Among the entries below, find the line with "export IMPL_fmax_ghz=0.0543", then quote it and each following line up to and including the line with "clock period = 25.1", and nothing else.
Segment Start: Information provided
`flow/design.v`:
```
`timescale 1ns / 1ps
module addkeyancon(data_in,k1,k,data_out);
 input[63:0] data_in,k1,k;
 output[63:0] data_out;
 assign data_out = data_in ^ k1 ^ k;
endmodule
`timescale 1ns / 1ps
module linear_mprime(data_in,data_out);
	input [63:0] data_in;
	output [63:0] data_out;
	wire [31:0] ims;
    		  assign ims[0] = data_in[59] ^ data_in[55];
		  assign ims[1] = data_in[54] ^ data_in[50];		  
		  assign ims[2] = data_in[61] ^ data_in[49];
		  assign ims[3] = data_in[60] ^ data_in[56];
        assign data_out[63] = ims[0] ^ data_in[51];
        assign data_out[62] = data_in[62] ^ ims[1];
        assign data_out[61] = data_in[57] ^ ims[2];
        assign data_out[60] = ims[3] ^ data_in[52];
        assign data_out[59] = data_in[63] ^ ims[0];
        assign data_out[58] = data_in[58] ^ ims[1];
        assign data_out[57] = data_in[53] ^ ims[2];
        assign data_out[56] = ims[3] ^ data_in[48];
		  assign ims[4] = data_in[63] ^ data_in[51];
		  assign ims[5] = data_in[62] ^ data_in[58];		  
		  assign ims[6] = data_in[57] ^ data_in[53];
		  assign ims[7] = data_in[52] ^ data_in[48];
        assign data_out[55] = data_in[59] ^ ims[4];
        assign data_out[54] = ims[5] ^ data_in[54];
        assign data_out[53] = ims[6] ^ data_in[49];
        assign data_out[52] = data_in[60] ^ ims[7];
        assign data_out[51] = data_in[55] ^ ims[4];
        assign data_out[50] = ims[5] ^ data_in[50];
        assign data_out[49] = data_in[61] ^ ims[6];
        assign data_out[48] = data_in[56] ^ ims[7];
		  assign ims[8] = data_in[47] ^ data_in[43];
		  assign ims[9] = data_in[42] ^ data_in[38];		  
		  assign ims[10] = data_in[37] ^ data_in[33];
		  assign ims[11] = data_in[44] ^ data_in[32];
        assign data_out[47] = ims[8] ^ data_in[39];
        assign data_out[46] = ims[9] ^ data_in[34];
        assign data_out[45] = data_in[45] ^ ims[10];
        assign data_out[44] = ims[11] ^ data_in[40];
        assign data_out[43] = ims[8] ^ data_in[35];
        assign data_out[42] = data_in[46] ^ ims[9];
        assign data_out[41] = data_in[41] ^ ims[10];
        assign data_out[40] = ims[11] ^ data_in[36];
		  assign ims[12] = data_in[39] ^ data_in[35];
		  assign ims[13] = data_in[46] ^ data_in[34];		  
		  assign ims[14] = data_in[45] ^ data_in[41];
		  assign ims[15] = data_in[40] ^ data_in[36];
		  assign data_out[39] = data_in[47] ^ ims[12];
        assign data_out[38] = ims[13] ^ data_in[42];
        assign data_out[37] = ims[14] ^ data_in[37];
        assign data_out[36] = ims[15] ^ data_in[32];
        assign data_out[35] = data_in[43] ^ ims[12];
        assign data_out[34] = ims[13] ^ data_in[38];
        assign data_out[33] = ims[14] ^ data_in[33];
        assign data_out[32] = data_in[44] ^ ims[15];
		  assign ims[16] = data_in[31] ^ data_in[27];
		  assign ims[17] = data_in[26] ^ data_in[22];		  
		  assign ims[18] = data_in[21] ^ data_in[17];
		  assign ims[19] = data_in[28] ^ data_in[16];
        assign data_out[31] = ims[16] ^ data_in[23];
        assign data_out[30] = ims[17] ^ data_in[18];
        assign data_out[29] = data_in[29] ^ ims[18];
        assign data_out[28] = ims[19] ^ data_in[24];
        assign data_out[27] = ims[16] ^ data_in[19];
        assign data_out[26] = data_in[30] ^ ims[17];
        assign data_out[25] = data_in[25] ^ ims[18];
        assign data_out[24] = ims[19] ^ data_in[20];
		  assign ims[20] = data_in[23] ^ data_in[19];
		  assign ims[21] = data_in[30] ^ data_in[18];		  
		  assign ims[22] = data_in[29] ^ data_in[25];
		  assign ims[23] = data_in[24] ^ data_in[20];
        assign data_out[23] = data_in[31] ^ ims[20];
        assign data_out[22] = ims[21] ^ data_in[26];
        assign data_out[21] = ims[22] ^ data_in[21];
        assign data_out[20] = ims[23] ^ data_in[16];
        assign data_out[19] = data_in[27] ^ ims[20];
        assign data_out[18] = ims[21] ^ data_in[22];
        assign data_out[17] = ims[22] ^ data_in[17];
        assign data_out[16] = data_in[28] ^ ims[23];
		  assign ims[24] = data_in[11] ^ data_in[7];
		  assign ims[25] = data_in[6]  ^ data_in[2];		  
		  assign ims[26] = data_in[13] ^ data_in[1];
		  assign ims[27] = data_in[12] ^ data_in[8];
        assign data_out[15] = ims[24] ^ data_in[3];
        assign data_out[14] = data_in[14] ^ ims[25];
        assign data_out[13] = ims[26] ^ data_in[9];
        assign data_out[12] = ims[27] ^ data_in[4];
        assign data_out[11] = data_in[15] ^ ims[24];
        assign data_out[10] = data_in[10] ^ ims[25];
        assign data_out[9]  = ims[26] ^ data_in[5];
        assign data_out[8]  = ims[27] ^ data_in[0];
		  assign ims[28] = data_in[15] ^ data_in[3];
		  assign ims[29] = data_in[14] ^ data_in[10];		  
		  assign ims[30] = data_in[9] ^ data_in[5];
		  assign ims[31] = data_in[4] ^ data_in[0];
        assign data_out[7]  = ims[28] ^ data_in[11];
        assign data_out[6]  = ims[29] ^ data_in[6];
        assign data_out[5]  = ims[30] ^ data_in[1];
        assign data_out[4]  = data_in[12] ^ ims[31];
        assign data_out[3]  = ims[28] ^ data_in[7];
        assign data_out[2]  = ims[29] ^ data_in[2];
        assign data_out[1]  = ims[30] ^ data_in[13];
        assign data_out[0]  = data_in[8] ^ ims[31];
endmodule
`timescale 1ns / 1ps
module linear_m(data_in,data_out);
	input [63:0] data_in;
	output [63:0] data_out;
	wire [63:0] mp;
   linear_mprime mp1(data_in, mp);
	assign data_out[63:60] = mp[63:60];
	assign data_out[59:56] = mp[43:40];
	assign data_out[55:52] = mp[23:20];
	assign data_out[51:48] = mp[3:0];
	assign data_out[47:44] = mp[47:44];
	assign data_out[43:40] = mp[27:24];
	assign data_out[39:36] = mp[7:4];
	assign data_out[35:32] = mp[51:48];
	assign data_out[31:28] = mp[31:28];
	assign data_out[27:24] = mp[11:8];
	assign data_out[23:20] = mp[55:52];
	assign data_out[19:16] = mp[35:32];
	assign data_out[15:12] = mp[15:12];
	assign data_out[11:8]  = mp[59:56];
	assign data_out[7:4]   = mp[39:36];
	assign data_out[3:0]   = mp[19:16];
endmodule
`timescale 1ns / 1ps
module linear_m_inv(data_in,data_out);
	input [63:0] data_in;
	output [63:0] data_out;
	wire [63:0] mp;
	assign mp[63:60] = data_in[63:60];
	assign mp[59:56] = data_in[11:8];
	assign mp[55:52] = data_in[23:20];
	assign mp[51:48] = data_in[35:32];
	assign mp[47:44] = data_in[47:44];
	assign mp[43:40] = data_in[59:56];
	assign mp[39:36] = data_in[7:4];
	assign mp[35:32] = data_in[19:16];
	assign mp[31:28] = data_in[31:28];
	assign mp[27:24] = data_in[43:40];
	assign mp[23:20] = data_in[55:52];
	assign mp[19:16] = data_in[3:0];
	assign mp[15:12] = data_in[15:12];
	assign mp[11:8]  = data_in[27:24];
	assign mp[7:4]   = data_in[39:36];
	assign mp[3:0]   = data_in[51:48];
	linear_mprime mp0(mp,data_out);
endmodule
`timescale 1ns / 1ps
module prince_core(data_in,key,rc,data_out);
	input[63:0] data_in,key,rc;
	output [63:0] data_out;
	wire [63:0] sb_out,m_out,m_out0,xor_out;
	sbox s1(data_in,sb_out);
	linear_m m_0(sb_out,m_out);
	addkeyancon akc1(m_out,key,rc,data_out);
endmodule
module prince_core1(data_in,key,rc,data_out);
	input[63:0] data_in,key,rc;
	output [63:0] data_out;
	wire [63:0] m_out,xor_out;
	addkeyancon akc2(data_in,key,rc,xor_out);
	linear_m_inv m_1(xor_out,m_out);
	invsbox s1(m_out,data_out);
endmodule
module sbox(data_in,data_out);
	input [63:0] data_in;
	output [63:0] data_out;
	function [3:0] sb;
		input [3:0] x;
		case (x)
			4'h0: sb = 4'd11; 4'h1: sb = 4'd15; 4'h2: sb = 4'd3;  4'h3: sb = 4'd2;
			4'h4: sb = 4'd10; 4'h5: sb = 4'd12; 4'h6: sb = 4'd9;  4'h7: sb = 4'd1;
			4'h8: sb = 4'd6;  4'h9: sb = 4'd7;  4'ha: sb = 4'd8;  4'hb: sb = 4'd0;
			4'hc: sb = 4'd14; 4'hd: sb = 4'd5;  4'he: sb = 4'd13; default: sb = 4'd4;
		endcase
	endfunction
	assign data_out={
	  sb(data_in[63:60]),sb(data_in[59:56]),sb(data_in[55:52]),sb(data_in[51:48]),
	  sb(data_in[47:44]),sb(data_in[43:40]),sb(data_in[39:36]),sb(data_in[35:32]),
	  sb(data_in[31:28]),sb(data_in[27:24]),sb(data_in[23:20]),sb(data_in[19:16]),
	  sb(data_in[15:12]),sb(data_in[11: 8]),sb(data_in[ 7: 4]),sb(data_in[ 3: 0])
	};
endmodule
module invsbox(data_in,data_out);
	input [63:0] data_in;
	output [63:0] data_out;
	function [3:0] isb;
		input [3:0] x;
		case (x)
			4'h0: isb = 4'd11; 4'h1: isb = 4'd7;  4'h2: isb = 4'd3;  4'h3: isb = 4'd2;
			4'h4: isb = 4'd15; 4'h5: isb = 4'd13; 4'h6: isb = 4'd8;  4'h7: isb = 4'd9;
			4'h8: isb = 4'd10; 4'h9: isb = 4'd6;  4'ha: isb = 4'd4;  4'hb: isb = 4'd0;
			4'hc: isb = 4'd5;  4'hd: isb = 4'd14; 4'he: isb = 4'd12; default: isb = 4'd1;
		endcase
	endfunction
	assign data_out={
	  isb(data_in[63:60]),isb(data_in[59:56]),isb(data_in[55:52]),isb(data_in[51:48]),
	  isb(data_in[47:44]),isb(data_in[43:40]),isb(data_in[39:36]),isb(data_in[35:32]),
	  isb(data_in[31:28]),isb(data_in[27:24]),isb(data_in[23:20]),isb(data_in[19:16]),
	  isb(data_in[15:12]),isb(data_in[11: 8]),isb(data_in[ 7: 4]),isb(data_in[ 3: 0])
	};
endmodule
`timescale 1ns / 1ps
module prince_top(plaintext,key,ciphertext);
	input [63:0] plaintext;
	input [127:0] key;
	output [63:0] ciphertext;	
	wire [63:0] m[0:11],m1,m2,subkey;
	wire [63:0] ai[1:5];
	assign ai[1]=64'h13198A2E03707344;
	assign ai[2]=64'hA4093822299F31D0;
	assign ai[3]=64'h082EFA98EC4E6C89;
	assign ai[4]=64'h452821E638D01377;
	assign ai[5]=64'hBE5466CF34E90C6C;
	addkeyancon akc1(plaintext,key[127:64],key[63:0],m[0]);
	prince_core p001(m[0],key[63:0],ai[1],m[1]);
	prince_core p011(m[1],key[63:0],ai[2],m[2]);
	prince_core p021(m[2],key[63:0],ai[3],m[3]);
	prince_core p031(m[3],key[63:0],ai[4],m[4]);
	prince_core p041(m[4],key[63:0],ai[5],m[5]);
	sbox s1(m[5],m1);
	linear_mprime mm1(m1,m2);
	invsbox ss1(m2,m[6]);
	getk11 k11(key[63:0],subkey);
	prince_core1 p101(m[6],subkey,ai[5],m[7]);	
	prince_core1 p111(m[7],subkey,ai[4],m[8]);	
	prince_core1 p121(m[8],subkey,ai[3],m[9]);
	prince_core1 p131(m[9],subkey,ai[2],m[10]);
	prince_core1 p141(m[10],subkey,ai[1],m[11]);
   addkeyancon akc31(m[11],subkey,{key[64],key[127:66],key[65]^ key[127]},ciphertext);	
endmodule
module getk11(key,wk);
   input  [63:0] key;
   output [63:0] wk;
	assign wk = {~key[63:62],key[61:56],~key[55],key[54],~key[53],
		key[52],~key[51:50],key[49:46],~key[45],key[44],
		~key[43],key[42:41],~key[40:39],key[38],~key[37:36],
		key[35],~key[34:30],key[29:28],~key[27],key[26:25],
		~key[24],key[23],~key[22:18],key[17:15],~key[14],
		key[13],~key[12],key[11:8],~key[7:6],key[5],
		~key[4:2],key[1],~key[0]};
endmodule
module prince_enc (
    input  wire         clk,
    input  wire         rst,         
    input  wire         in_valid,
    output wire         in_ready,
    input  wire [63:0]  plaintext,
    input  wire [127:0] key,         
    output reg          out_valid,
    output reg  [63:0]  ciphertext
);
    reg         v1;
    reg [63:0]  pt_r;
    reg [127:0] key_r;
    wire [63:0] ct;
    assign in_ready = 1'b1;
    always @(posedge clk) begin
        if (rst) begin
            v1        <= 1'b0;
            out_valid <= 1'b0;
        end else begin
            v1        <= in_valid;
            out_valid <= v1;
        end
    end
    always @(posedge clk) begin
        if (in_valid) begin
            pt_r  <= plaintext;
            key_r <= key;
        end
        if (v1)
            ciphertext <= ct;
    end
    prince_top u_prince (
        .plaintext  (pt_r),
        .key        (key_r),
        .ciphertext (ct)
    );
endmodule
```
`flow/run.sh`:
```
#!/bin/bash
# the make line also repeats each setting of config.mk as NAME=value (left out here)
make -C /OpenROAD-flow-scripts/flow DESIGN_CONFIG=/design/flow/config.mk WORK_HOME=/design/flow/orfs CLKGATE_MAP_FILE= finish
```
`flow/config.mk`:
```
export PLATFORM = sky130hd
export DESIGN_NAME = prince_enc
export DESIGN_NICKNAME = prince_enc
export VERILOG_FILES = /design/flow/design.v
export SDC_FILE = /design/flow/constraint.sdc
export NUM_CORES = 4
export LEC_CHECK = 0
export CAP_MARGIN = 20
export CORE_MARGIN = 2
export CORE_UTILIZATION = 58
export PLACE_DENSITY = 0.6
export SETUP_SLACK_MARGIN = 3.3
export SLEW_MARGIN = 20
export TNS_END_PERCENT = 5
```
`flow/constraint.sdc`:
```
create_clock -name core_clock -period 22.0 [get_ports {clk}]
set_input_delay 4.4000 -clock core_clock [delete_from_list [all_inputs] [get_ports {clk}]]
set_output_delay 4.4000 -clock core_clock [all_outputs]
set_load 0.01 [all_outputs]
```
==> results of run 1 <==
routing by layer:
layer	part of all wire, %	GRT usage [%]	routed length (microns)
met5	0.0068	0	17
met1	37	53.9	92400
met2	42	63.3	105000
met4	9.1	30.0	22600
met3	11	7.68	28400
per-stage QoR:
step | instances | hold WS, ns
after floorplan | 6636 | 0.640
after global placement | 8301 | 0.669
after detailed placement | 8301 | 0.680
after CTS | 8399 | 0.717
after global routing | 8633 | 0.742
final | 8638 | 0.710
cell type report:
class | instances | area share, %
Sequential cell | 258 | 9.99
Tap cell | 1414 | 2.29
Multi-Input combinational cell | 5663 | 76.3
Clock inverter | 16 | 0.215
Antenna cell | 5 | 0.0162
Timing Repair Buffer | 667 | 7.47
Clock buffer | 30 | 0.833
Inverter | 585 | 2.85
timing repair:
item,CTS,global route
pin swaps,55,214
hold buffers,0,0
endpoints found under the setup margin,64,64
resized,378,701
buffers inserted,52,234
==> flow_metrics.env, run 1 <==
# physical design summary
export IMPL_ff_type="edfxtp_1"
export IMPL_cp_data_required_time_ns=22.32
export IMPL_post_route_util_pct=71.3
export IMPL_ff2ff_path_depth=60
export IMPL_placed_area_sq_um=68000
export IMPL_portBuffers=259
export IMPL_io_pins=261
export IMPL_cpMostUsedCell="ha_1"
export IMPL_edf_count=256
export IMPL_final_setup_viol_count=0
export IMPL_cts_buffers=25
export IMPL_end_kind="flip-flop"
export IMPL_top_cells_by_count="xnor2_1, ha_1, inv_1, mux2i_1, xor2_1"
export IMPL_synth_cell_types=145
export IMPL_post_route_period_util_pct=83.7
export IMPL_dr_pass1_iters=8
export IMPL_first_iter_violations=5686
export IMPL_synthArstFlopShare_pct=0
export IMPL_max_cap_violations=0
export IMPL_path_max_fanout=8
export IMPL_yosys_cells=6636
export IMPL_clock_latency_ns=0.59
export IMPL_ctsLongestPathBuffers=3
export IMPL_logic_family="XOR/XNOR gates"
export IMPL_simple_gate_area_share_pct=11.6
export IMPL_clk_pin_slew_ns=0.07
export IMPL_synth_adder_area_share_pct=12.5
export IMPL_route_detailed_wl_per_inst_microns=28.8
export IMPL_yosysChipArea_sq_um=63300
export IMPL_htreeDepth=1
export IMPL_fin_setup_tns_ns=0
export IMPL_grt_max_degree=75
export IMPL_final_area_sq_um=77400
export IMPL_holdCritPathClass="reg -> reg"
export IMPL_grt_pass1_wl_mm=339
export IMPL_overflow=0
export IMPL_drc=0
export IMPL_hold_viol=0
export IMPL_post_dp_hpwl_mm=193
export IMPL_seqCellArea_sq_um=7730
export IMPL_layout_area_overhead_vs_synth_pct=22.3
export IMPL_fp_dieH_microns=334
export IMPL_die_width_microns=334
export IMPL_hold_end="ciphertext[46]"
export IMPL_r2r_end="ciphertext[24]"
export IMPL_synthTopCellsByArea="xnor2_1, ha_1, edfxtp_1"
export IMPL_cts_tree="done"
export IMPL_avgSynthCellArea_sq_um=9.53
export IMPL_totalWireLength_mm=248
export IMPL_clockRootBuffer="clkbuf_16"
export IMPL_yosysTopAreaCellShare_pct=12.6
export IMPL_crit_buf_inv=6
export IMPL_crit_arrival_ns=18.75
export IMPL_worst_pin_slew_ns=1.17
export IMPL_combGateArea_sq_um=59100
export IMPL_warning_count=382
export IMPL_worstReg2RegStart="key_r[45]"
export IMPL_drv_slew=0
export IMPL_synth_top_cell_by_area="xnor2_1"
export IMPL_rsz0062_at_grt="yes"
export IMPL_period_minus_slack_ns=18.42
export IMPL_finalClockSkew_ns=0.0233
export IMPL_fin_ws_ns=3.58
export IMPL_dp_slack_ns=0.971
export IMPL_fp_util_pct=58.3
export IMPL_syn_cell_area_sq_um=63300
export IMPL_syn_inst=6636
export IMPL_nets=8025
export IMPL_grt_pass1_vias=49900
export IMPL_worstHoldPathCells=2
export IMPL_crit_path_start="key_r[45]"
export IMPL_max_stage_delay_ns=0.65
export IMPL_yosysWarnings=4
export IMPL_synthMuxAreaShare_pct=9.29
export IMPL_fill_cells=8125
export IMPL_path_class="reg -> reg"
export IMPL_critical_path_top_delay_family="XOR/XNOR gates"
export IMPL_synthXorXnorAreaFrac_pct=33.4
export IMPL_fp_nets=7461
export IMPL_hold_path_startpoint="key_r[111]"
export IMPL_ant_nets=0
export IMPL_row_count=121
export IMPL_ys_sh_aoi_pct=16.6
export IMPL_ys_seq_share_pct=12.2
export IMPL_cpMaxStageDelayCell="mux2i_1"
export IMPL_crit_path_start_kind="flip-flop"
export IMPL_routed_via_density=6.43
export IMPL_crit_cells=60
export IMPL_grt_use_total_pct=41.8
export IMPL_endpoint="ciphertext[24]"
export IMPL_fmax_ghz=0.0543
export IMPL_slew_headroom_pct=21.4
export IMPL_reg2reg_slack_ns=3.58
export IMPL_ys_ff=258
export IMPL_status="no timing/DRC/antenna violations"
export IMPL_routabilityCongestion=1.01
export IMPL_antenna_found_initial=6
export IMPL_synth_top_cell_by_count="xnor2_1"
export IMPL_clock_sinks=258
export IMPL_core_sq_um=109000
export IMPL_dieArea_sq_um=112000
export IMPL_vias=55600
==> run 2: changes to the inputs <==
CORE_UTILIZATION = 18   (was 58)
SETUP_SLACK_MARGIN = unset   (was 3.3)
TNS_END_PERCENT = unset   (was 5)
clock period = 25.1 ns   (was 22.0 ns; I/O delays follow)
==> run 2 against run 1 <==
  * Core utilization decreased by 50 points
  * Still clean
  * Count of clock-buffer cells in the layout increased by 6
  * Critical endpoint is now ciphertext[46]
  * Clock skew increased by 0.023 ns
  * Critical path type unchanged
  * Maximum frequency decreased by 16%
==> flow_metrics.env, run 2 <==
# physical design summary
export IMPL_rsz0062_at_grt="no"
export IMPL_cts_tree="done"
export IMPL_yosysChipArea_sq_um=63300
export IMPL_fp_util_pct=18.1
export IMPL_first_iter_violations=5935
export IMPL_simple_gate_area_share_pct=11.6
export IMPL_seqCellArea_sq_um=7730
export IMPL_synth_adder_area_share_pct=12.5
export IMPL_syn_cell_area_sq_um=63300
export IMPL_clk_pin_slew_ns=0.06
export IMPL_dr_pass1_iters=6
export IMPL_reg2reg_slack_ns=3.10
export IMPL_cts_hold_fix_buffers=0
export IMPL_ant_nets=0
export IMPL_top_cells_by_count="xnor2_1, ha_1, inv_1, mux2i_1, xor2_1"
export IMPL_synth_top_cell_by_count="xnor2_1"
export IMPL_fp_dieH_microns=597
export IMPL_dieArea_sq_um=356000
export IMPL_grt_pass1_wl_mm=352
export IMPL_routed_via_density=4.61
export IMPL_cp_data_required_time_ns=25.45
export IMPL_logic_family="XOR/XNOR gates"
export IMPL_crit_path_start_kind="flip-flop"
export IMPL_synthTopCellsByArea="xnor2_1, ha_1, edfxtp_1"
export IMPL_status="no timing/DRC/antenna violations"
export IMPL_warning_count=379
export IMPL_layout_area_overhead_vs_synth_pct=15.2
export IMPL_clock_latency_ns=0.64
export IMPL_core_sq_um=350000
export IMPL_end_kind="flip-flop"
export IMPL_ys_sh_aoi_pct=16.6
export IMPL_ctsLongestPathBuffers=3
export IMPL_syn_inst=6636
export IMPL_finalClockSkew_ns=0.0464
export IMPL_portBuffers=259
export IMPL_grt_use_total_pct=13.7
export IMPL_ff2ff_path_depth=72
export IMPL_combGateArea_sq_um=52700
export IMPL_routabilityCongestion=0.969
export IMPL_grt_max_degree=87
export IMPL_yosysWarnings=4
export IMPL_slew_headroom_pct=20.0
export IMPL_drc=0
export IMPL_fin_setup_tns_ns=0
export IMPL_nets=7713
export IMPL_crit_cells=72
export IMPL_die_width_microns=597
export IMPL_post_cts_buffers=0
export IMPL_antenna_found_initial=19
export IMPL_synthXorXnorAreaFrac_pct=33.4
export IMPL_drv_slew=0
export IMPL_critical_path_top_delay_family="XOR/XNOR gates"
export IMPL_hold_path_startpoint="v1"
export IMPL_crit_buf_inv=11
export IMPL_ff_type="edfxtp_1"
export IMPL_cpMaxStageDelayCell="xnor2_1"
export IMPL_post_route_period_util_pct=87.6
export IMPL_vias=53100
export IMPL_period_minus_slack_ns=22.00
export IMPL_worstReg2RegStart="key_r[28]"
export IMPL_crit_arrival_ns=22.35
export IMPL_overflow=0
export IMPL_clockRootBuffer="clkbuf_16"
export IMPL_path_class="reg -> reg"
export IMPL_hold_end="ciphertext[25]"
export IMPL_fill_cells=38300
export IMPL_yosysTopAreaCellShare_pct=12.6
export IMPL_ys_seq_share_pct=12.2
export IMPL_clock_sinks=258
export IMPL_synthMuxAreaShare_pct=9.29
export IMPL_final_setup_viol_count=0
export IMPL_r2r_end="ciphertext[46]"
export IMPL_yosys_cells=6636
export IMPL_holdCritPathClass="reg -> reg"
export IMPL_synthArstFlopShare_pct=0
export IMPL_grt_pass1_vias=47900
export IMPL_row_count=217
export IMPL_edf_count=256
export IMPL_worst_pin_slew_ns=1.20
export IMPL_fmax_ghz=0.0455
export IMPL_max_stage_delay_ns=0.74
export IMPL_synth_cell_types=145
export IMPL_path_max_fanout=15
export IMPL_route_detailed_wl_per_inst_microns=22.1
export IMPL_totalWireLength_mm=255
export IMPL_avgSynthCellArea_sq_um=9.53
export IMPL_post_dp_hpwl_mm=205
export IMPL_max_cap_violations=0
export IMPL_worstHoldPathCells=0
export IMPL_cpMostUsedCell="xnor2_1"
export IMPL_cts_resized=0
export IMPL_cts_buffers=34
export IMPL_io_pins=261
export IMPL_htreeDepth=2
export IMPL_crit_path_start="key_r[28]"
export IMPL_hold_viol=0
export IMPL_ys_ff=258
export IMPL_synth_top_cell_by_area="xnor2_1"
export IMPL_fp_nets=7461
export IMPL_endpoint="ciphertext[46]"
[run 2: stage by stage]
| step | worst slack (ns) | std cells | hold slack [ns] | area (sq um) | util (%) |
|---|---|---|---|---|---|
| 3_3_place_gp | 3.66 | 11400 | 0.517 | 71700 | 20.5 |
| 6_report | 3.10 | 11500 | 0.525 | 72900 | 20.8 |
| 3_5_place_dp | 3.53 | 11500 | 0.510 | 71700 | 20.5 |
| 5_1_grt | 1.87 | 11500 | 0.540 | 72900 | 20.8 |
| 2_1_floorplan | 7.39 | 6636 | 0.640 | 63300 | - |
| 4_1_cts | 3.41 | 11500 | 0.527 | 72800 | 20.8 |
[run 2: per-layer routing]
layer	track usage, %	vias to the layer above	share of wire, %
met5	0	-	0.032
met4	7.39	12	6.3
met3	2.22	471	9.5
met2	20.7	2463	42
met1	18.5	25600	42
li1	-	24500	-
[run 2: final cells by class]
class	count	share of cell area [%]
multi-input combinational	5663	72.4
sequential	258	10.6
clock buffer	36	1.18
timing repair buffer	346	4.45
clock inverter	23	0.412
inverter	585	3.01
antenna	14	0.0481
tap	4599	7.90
Segment End: Information provided
● **Solution to this exercise**
export IMPL_fmax_ghz=0.0543
export IMPL_slew_headroom_pct=21.4
export IMPL_reg2reg_slack_ns=3.58
export IMPL_ys_ff=258
export IMPL_status="no timing/DRC/antenna violations"
export IMPL_routabilityCongestion=1.01
export IMPL_antenna_found_initial=6
export IMPL_synth_top_cell_by_count="xnor2_1"
export IMPL_clock_sinks=258
export IMPL_core_sq_um=109000
export IMPL_dieArea_sq_um=112000
export IMPL_vias=55600
==> run 2: changes to the inputs <==
CORE_UTILIZATION = 18   (was 58)
SETUP_SLACK_MARGIN = unset   (was 3.3)
TNS_END_PERCENT = unset   (was 5)
clock period = 25.1 ns   (was 22.0 ns; I/O delays follow)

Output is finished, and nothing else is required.